British photographer (1889–1974)

Hugh Cecil Saunders (14 December 1889 – March 1974, Brighton) was an English photographer of the 1910s, 1920s and 1930s, who practised under the name of Hugh Cecil.

==Biography==

Hugh Cecil Saunders was born in Kingston upon Thames to Frederick Atkinson Saunders and his wife, Mary Ann Roberta Walton. He was educated at Tonbridge School and Queens' College, Cambridge.

At the Cambridge Photographic Society, he exhibited a number of landscapes, some of which won medals.

After graduation, Saunders became an apprentice to the Sevenoaks photographer H. Essenhigh Corke. In 1912 he moved to London and, dropping his surname, set up as a professional portrait photographer at 100 Victoria Street. He married Kathleen Fairchild Huxtable in December 1918 in her home town of Tunbridge Wells.
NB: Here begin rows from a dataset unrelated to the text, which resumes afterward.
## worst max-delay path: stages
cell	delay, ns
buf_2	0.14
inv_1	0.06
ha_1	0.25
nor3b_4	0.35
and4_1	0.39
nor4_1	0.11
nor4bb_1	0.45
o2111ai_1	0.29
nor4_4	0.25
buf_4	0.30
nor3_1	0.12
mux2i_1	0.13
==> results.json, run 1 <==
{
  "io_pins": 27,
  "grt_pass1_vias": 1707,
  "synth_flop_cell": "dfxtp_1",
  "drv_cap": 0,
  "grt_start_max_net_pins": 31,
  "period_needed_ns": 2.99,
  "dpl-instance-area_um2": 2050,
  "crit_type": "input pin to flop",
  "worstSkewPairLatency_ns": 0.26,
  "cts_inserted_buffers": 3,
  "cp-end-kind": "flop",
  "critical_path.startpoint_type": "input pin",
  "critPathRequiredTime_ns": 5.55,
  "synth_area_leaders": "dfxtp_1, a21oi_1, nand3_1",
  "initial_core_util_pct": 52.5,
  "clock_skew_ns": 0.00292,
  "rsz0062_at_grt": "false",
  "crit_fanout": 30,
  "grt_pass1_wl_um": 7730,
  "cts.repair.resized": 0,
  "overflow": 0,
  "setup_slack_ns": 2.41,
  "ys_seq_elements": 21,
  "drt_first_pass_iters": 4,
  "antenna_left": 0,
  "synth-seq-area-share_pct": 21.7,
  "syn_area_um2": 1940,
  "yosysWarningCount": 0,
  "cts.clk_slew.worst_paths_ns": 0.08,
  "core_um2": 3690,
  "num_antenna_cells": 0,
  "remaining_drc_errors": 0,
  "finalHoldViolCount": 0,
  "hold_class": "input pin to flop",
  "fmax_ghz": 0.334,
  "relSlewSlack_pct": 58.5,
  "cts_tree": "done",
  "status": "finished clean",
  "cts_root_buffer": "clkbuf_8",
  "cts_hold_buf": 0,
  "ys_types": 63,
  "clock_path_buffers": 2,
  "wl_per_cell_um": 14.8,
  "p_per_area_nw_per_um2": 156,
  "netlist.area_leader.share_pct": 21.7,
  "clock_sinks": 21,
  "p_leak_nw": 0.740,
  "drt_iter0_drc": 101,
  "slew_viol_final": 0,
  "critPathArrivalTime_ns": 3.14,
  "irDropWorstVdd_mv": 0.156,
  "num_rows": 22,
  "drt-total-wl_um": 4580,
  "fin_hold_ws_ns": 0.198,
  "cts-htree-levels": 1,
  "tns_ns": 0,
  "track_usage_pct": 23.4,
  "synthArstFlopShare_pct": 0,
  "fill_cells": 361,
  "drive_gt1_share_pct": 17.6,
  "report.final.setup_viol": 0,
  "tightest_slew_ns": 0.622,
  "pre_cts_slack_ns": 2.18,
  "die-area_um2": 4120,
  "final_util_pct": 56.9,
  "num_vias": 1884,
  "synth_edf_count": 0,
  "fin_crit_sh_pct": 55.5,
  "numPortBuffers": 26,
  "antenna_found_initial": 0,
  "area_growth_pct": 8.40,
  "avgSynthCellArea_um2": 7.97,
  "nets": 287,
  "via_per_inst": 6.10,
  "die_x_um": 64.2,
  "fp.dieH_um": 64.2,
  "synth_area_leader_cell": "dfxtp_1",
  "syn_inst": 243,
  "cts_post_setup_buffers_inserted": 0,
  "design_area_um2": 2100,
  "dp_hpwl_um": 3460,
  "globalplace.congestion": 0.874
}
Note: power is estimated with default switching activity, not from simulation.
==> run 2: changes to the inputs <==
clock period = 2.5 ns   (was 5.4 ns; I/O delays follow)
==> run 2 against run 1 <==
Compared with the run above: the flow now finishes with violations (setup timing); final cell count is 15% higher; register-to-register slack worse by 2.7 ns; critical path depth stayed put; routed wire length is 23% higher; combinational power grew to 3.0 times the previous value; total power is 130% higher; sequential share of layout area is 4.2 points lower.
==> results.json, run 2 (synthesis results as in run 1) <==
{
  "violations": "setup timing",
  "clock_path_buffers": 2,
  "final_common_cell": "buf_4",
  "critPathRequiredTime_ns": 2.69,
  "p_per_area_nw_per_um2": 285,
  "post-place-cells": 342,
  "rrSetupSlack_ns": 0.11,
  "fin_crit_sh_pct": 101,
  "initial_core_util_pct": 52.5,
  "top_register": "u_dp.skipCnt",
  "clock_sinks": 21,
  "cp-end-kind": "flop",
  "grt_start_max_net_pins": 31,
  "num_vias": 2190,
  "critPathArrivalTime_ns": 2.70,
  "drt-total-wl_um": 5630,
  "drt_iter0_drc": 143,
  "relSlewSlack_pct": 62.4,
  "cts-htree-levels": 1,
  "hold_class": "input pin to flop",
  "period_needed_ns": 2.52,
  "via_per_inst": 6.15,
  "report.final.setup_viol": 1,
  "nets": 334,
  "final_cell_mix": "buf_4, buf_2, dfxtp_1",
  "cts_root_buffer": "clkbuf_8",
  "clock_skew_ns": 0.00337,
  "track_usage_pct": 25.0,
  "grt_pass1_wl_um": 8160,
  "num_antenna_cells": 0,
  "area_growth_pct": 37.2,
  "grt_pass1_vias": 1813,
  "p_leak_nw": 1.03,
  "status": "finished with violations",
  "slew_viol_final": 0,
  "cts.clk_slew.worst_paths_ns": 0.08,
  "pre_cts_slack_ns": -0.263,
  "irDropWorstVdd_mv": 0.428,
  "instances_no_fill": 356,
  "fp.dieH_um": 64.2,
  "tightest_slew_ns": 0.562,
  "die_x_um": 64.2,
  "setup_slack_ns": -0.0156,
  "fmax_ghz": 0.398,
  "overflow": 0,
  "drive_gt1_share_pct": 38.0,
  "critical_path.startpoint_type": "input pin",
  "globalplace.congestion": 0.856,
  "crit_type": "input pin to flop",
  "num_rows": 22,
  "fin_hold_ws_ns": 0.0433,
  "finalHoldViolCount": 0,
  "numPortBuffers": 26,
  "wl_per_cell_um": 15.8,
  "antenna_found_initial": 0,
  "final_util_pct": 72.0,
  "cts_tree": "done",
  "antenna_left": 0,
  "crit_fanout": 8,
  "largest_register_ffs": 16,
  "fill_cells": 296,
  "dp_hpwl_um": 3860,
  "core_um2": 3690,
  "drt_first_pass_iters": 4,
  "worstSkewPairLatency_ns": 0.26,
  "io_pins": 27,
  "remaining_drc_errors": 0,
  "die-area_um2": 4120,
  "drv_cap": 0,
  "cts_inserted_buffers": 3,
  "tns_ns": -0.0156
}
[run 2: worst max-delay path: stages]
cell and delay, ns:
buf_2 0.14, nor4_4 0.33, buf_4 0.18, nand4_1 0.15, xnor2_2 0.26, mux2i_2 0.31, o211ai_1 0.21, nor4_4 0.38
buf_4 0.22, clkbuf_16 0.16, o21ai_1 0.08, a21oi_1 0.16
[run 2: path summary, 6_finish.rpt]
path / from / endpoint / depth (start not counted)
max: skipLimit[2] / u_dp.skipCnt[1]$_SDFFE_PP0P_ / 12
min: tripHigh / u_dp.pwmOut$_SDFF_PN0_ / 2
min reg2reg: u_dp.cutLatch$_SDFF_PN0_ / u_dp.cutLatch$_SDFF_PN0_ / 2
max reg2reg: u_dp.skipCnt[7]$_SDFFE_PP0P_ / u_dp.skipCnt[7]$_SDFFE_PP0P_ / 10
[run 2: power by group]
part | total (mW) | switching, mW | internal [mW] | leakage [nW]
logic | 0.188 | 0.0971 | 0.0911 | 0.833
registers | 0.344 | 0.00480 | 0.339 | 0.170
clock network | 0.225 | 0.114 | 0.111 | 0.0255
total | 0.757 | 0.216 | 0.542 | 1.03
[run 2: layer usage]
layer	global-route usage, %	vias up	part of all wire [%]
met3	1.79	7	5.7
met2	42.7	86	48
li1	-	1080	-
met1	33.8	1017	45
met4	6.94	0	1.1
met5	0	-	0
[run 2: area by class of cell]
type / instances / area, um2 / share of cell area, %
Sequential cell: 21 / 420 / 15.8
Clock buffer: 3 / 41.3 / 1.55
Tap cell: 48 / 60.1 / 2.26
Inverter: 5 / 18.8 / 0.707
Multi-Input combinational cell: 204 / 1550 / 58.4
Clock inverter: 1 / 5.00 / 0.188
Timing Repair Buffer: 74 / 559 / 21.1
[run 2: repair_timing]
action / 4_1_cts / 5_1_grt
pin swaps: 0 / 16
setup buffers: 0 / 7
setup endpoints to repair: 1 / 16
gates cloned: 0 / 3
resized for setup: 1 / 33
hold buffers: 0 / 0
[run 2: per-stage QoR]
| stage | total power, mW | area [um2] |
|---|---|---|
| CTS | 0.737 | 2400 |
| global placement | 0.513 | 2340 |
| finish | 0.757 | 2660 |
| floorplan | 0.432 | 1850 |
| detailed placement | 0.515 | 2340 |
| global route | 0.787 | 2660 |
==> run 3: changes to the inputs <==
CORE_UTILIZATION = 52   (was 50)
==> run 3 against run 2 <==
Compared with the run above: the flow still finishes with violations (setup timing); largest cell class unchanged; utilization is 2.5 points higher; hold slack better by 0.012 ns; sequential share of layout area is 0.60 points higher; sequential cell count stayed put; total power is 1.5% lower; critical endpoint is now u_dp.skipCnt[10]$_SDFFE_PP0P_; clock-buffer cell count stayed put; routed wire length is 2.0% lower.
Hugh Cecil's work appeared in the weekly The Sketch, Tatler and Bystander magazines, and his reputation as a fashionable photographer grew. Cecil moved to 8 Grafton Street in 1923 — designing and furnishing an elaborately decorated studio, he often used patterned backdrops and lit the subject using soft reflected light. Cecil Beaton said he was influenced by the style of Adolph de Meyer.

His portraits at the time included Gertrude Lawrence, and, in 1925, the then-Prince of Wales, later Edward VIII, sat for him. He took the official photographs for postage stamps for Edward VIII.

In 1926 Cecil published his Book of Beauty, consisting of 37 photogravures accompanied by selected verses. Some of the unnamed subjects were actresses Juliette Compton, Justine Johnstone and Edna Best, and socialites Lady Diana Cooper and Lady Georgiana Curzon. Cecil Beaton published his own Book of Beauty in 1930, possibly influenced by Hugh Cecil.

He exhibited regularly at the London Salon of Photography, and works appear in the annual Photograms of the Year between 1914 and 1928. Cecil had at least two pupil/assistants who established successful careers, Paul Tanqueray, who had also attended Tonbridge School, and Angus McBean, whose work Cecil noticed when exhibited near his gallery at a tea-room named the Pirate's Den. McBean later claimed that he took many of his sittings in the mid-1930s. The studio continued until the Second World War, and the official photographs of King George VI were taken there.

Cecil later experimented with the photographic machine that became the basis of the photo booths that can be used to obtain instant identity photographs for passports and other official documents. He died in Brighton in 1974; a number of his negatives were acquired by the National Portrait Gallery after a house clearance.